• TASK DETAILS: In the material below, find the line that contains "localparam int unsigned THR8_W = 36;" and the line that contains "r = 32'sh8000_0000;", then write out exactly those two lines and everything between them.

• LISTED RECORDS:
++++++++++++++++++++

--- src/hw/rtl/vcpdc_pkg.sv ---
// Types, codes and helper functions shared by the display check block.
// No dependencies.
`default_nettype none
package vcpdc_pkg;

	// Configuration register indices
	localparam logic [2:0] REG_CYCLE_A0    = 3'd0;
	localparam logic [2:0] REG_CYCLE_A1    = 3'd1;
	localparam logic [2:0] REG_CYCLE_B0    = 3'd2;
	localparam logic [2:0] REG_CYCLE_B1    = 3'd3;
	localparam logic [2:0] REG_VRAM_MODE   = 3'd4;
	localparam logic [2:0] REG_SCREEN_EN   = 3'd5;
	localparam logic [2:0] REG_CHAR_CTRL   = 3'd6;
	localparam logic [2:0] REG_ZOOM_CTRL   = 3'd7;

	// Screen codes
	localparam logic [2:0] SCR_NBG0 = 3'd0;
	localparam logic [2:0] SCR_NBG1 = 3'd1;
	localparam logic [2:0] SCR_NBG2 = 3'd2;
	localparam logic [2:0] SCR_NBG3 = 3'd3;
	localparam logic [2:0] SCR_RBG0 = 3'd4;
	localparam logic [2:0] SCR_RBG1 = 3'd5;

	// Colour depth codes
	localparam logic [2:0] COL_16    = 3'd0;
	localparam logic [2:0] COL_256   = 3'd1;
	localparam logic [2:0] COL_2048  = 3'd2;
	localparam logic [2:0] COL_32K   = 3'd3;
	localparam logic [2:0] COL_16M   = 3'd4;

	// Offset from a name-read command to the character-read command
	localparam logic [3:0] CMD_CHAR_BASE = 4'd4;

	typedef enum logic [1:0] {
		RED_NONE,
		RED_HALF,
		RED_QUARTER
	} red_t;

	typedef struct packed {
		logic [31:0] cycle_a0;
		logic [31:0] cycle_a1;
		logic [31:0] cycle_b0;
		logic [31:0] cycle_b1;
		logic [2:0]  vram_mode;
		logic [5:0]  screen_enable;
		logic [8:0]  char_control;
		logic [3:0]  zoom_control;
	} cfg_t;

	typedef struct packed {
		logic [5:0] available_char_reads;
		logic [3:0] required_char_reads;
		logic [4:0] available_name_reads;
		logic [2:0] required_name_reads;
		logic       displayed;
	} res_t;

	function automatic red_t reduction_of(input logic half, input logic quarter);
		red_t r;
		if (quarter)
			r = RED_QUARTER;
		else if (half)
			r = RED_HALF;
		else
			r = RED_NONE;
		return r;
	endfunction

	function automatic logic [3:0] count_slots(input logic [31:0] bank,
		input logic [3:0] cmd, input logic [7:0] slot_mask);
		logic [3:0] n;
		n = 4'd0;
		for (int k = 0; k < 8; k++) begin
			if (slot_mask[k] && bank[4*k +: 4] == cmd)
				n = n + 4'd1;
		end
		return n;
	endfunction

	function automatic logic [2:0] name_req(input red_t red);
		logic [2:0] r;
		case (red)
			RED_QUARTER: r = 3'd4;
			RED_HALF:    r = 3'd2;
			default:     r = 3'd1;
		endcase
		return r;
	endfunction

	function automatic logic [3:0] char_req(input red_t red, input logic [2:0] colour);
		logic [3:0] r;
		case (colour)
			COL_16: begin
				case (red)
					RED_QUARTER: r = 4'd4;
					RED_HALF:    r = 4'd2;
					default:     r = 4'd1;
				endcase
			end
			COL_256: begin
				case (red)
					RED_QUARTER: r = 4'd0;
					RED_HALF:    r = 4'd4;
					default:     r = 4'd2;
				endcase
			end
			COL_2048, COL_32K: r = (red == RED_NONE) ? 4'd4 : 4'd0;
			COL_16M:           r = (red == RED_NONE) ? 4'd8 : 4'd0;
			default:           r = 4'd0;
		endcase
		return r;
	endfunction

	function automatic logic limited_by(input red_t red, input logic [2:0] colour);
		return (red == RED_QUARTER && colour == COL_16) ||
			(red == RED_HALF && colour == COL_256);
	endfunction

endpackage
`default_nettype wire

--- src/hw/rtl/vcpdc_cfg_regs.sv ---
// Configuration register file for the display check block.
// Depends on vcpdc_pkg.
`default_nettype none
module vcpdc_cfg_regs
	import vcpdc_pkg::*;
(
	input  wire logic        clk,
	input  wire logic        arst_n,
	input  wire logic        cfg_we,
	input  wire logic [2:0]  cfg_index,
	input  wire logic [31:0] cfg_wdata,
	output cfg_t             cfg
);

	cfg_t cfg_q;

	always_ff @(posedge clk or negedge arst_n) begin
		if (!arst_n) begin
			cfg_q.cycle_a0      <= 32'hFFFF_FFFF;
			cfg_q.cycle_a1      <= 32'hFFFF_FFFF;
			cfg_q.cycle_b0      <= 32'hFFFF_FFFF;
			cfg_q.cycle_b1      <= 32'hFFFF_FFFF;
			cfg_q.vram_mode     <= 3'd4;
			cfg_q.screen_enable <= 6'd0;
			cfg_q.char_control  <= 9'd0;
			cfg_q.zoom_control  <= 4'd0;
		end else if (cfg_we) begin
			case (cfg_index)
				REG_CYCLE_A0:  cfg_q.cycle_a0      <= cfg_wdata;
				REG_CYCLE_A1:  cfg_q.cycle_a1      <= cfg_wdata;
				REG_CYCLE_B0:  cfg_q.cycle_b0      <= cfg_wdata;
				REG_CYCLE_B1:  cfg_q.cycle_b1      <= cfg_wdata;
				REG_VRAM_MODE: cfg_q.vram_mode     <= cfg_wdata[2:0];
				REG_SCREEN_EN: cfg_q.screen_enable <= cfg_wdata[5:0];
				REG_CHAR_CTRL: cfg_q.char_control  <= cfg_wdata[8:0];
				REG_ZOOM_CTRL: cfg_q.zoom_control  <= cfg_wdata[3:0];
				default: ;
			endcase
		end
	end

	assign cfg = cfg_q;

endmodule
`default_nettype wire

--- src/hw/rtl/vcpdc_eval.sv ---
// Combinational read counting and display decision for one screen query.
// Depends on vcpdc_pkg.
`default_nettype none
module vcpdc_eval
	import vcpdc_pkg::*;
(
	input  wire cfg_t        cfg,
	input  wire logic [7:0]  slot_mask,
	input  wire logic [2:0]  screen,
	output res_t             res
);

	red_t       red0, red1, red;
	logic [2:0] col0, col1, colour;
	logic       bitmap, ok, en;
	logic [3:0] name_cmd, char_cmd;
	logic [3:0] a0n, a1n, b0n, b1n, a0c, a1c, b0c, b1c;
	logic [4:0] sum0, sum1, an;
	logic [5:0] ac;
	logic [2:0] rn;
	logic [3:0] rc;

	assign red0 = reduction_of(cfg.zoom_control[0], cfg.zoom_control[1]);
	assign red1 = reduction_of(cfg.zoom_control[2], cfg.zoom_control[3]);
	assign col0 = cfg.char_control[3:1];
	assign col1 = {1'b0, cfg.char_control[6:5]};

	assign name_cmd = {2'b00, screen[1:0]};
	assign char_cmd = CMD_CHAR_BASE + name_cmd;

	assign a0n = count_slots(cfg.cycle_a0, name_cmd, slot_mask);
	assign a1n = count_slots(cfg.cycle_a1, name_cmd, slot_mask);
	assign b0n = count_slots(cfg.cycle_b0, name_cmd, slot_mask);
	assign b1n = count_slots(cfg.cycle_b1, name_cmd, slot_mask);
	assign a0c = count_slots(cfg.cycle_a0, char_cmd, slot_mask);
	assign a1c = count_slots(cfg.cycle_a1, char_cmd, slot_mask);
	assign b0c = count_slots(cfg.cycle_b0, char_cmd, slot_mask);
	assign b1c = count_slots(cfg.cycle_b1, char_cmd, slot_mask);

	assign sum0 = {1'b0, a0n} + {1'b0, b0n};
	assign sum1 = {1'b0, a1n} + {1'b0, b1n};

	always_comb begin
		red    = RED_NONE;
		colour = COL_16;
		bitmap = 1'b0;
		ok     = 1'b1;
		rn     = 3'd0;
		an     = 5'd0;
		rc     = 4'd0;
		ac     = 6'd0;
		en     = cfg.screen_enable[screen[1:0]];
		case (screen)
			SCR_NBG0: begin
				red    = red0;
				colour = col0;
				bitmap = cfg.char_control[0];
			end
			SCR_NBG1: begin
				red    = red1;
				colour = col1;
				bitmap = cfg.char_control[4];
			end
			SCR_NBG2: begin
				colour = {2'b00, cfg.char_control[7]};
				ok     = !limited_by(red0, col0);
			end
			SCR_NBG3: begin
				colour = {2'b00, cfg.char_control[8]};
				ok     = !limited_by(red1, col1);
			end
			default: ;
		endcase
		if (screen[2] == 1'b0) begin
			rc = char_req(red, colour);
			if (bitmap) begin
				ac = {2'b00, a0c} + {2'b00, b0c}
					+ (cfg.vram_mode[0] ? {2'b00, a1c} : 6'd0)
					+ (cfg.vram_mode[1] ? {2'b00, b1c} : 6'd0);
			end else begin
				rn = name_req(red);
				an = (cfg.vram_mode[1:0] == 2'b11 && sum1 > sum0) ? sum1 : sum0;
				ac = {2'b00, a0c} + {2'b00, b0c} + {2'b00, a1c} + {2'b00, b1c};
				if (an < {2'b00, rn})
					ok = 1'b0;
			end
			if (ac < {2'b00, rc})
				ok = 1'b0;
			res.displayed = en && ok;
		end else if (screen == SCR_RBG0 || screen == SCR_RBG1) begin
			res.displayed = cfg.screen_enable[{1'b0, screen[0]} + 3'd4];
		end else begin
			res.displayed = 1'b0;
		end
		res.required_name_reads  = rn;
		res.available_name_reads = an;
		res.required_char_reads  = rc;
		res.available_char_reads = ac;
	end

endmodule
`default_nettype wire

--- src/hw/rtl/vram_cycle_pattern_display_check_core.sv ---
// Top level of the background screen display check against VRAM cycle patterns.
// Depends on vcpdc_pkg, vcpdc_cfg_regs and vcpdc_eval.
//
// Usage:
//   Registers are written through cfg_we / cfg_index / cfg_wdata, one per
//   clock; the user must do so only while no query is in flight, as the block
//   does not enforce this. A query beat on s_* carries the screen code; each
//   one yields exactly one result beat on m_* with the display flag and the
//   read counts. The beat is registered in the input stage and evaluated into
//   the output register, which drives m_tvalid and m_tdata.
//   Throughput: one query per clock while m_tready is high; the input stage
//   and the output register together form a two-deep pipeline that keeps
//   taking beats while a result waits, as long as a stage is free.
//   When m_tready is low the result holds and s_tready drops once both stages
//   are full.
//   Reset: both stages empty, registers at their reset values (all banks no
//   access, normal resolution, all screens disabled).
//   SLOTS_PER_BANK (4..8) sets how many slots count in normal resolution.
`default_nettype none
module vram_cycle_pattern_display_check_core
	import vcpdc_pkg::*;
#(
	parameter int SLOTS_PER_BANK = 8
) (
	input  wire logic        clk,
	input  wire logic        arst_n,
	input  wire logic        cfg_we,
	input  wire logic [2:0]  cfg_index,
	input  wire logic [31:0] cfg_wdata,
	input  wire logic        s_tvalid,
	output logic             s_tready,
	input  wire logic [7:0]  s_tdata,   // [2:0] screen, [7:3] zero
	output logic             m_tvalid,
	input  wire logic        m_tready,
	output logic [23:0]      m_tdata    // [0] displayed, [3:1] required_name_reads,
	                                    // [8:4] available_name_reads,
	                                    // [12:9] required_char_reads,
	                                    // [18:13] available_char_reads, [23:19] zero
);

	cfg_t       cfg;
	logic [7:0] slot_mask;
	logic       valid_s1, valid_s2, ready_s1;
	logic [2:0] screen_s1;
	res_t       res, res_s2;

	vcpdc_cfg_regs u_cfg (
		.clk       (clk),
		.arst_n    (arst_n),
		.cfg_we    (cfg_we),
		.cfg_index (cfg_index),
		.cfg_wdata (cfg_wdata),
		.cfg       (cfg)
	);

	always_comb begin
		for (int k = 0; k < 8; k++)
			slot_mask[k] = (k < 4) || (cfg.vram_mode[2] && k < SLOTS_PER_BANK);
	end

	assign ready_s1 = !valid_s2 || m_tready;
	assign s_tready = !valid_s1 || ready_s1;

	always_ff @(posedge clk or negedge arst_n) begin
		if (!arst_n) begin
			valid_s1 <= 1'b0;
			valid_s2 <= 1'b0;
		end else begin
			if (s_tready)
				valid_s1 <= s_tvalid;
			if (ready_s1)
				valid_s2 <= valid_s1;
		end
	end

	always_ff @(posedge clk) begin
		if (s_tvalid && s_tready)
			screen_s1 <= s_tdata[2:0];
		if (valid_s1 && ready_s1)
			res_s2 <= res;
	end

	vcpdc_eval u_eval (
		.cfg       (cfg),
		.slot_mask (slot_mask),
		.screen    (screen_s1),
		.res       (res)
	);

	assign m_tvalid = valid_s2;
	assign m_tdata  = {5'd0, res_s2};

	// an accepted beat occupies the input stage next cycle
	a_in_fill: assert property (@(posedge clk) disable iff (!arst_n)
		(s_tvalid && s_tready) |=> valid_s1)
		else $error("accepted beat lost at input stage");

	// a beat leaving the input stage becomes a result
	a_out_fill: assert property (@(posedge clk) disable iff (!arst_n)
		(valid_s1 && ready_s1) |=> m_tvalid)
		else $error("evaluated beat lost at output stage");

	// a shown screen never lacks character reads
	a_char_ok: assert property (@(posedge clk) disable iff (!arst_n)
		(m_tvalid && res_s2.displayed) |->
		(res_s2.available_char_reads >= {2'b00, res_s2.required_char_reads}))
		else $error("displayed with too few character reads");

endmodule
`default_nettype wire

++++++++++++++++++++

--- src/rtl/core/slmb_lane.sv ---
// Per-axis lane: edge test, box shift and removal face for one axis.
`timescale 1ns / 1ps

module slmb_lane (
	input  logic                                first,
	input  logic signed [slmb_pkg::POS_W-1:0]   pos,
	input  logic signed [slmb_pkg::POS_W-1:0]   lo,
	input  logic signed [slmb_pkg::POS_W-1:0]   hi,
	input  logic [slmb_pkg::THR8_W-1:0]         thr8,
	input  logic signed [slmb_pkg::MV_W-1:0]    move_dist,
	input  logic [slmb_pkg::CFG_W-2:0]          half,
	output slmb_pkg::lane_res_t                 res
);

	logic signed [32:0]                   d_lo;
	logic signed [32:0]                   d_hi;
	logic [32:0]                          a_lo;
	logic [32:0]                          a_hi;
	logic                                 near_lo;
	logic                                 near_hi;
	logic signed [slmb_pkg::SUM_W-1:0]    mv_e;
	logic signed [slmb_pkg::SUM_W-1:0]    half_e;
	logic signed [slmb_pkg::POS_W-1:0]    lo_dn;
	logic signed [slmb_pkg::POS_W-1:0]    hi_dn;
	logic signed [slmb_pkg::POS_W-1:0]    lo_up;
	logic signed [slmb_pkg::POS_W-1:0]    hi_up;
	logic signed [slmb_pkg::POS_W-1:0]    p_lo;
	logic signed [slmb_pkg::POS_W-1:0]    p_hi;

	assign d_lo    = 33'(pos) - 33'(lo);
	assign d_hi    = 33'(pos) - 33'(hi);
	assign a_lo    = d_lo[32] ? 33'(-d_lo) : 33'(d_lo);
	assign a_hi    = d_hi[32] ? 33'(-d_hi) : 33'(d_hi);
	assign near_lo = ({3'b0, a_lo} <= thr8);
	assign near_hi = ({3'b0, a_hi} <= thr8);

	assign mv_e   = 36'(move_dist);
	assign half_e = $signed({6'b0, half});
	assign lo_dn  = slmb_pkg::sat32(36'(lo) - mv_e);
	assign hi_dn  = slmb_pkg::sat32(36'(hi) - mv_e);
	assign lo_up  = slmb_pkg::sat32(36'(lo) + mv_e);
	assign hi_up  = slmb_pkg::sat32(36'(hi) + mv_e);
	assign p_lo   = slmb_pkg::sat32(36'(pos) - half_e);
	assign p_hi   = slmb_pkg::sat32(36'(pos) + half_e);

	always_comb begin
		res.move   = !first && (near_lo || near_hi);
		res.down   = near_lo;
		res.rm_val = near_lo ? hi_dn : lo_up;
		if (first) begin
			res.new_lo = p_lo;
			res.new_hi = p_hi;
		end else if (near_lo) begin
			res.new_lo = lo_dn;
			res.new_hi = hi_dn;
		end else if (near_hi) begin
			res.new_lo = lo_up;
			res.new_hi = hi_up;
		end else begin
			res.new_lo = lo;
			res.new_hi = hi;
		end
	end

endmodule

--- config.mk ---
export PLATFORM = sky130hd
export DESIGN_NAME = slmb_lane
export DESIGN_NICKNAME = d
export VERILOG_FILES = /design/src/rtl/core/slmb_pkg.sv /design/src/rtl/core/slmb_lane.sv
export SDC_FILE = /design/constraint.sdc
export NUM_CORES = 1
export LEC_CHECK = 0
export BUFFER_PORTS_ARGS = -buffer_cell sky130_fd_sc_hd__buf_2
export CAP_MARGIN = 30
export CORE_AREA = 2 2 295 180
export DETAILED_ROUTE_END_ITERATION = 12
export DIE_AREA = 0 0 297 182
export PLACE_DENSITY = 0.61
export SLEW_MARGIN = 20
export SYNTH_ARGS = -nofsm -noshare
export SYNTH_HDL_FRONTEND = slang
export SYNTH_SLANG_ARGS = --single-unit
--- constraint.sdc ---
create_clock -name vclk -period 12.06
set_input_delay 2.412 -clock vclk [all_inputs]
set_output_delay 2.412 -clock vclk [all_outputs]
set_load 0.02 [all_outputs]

++++++++++++++++++++

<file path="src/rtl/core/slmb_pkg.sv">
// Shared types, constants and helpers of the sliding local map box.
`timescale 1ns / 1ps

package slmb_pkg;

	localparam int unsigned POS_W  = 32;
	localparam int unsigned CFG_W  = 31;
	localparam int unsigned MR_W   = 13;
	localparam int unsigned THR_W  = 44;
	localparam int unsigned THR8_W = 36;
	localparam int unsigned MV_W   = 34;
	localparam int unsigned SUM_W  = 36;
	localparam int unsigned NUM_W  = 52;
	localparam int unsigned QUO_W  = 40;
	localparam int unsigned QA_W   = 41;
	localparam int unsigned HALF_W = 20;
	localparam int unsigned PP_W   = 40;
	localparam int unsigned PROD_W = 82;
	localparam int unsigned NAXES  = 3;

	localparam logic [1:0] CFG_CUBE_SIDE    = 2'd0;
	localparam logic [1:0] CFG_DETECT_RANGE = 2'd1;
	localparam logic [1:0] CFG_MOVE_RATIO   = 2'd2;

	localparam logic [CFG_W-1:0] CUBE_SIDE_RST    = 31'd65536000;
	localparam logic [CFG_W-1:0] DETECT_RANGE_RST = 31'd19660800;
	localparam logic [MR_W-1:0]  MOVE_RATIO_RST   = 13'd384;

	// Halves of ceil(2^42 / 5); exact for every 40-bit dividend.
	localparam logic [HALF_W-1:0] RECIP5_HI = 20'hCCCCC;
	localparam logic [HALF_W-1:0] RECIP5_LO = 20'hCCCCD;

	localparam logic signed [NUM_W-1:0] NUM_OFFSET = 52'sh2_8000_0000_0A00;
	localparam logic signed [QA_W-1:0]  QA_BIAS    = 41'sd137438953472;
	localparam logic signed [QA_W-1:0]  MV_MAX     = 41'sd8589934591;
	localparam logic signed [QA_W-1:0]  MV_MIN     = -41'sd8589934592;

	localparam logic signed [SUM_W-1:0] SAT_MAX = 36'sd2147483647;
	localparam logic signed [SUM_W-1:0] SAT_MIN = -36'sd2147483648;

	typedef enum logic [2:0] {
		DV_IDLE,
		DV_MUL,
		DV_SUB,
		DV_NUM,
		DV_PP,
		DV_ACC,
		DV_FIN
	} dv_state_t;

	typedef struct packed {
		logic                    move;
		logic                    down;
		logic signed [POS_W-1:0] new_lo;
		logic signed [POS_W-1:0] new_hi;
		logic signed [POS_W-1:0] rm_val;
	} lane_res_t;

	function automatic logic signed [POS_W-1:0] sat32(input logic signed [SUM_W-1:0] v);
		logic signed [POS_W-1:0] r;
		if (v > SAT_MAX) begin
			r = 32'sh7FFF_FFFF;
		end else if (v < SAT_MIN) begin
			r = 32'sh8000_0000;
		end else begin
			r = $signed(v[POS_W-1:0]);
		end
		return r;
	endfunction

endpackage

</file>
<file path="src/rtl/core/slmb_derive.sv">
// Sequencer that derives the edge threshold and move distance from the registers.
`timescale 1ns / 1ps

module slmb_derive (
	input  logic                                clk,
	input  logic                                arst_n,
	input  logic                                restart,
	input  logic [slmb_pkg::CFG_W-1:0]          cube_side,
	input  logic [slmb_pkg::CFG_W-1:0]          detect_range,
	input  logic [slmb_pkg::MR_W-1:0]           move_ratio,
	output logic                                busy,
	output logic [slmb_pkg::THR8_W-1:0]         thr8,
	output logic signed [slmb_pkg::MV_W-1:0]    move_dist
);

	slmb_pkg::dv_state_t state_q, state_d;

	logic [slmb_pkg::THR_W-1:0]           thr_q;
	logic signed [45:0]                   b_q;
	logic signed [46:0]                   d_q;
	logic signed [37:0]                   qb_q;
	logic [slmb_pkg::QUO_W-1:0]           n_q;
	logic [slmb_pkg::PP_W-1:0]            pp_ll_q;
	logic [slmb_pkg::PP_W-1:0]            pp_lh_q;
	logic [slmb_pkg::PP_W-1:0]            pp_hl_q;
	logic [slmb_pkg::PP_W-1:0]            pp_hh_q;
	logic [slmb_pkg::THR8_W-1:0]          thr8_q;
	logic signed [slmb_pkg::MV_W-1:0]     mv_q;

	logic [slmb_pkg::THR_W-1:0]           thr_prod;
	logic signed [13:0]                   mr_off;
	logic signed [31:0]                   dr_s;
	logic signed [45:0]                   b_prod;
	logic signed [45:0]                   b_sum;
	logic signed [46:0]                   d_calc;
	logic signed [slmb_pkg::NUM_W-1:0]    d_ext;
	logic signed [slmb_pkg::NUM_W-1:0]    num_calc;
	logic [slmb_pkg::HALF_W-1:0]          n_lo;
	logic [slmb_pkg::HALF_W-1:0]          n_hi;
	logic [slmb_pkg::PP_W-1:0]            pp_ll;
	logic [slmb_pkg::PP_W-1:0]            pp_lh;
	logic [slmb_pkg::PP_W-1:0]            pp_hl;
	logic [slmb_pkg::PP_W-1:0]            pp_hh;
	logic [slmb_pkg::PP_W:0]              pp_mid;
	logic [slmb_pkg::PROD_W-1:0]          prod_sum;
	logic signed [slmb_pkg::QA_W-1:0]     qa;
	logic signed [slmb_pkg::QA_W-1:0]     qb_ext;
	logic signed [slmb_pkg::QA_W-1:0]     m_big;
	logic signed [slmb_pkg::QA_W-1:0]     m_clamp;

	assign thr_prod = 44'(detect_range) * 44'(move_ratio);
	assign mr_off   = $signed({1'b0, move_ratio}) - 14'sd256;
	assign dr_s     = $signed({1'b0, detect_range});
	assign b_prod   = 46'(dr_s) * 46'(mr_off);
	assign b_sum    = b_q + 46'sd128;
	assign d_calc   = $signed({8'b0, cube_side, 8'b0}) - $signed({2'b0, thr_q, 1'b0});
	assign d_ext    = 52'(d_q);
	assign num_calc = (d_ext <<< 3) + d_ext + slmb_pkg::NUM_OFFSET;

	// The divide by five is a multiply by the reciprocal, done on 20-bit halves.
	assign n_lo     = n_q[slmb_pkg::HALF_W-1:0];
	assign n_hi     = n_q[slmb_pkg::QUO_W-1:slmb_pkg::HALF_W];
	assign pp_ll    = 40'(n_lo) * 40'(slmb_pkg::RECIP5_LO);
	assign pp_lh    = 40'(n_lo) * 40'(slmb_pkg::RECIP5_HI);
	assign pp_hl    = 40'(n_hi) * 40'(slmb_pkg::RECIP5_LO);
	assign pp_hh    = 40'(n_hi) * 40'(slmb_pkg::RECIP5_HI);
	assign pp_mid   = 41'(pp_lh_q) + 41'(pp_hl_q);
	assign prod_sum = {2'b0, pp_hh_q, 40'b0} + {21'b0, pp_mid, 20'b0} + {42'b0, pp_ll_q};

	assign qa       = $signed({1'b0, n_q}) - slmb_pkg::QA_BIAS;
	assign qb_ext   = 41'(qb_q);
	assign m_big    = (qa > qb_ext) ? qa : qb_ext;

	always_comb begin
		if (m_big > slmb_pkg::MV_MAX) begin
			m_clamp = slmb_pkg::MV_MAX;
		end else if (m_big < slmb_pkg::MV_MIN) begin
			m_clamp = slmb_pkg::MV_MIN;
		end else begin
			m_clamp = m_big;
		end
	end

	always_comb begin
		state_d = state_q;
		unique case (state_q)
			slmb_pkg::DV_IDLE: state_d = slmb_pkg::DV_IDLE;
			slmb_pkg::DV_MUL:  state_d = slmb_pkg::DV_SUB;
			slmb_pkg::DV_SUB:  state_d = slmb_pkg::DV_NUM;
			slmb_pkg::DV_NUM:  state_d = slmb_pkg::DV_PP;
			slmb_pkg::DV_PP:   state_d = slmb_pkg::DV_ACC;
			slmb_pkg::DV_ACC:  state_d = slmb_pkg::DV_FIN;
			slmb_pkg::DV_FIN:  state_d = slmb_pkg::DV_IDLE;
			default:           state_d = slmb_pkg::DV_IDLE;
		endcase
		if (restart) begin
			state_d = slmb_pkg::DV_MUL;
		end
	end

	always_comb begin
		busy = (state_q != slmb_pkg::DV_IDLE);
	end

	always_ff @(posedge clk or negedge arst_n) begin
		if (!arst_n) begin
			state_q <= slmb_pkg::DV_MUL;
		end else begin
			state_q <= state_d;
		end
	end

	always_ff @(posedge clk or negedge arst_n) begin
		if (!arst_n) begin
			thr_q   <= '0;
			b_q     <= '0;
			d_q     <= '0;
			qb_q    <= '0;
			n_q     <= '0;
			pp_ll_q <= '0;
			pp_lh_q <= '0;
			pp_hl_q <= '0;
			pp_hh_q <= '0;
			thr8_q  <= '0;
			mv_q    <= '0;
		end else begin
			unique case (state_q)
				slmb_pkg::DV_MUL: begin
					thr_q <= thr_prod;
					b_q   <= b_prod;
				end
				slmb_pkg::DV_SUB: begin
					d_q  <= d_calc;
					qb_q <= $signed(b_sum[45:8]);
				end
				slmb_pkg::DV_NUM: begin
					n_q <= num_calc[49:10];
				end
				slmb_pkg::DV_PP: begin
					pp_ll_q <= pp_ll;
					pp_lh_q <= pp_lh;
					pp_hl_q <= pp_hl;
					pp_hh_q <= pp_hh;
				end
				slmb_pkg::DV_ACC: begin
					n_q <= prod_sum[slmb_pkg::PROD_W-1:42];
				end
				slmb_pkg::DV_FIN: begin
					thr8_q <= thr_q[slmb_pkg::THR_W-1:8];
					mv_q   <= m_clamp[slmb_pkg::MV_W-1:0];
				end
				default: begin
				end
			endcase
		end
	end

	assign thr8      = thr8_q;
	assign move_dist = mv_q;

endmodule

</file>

++++++++++++++++++++

• THE ANSWER:
	localparam int unsigned THR8_W = 36;
	localparam int unsigned MV_W   = 34;
	localparam int unsigned SUM_W  = 36;
	localparam int unsigned NUM_W  = 52;
	localparam int unsigned QUO_W  = 40;
	localparam int unsigned QA_W   = 41;
	localparam int unsigned HALF_W = 20;
	localparam int unsigned PP_W   = 40;
	localparam int unsigned PROD_W = 82;
	localparam int unsigned NAXES  = 3;

	localparam logic [1:0] CFG_CUBE_SIDE    = 2'd0;
	localparam logic [1:0] CFG_DETECT_RANGE = 2'd1;
	localparam logic [1:0] CFG_MOVE_RATIO   = 2'd2;

	localparam logic [CFG_W-1:0] CUBE_SIDE_RST    = 31'd65536000;
	localparam logic [CFG_W-1:0] DETECT_RANGE_RST = 31'd19660800;
	localparam logic [MR_W-1:0]  MOVE_RATIO_RST   = 13'd384;

	// Halves of ceil(2^42 / 5); exact for every 40-bit dividend.
	localparam logic [HALF_W-1:0] RECIP5_HI = 20'hCCCCC;
	localparam logic [HALF_W-1:0] RECIP5_LO = 20'hCCCCD;

	localparam logic signed [NUM_W-1:0] NUM_OFFSET = 52'sh2_8000_0000_0A00;
	localparam logic signed [QA_W-1:0]  QA_BIAS    = 41'sd137438953472;
	localparam logic signed [QA_W-1:0]  MV_MAX     = 41'sd8589934591;
	localparam logic signed [QA_W-1:0]  MV_MIN     = -41'sd8589934592;

	localparam logic signed [SUM_W-1:0] SAT_MAX = 36'sd2147483647;
	localparam logic signed [SUM_W-1:0] SAT_MIN = -36'sd2147483648;

	typedef enum logic [2:0] {
		DV_IDLE,
		DV_MUL,
		DV_SUB,
		DV_NUM,
		DV_PP,
		DV_ACC,
		DV_FIN
	} dv_state_t;

	typedef struct packed {
		logic                    move;
		logic                    down;
		logic signed [POS_W-1:0] new_lo;
		logic signed [POS_W-1:0] new_hi;
		logic signed [POS_W-1:0] rm_val;
	} lane_res_t;

	function automatic logic signed [POS_W-1:0] sat32(input logic signed [SUM_W-1:0] v);
		logic signed [POS_W-1:0] r;
		if (v > SAT_MAX) begin
			r = 32'sh7FFF_FFFF;
		end else if (v < SAT_MIN) begin
			r = 32'sh8000_0000;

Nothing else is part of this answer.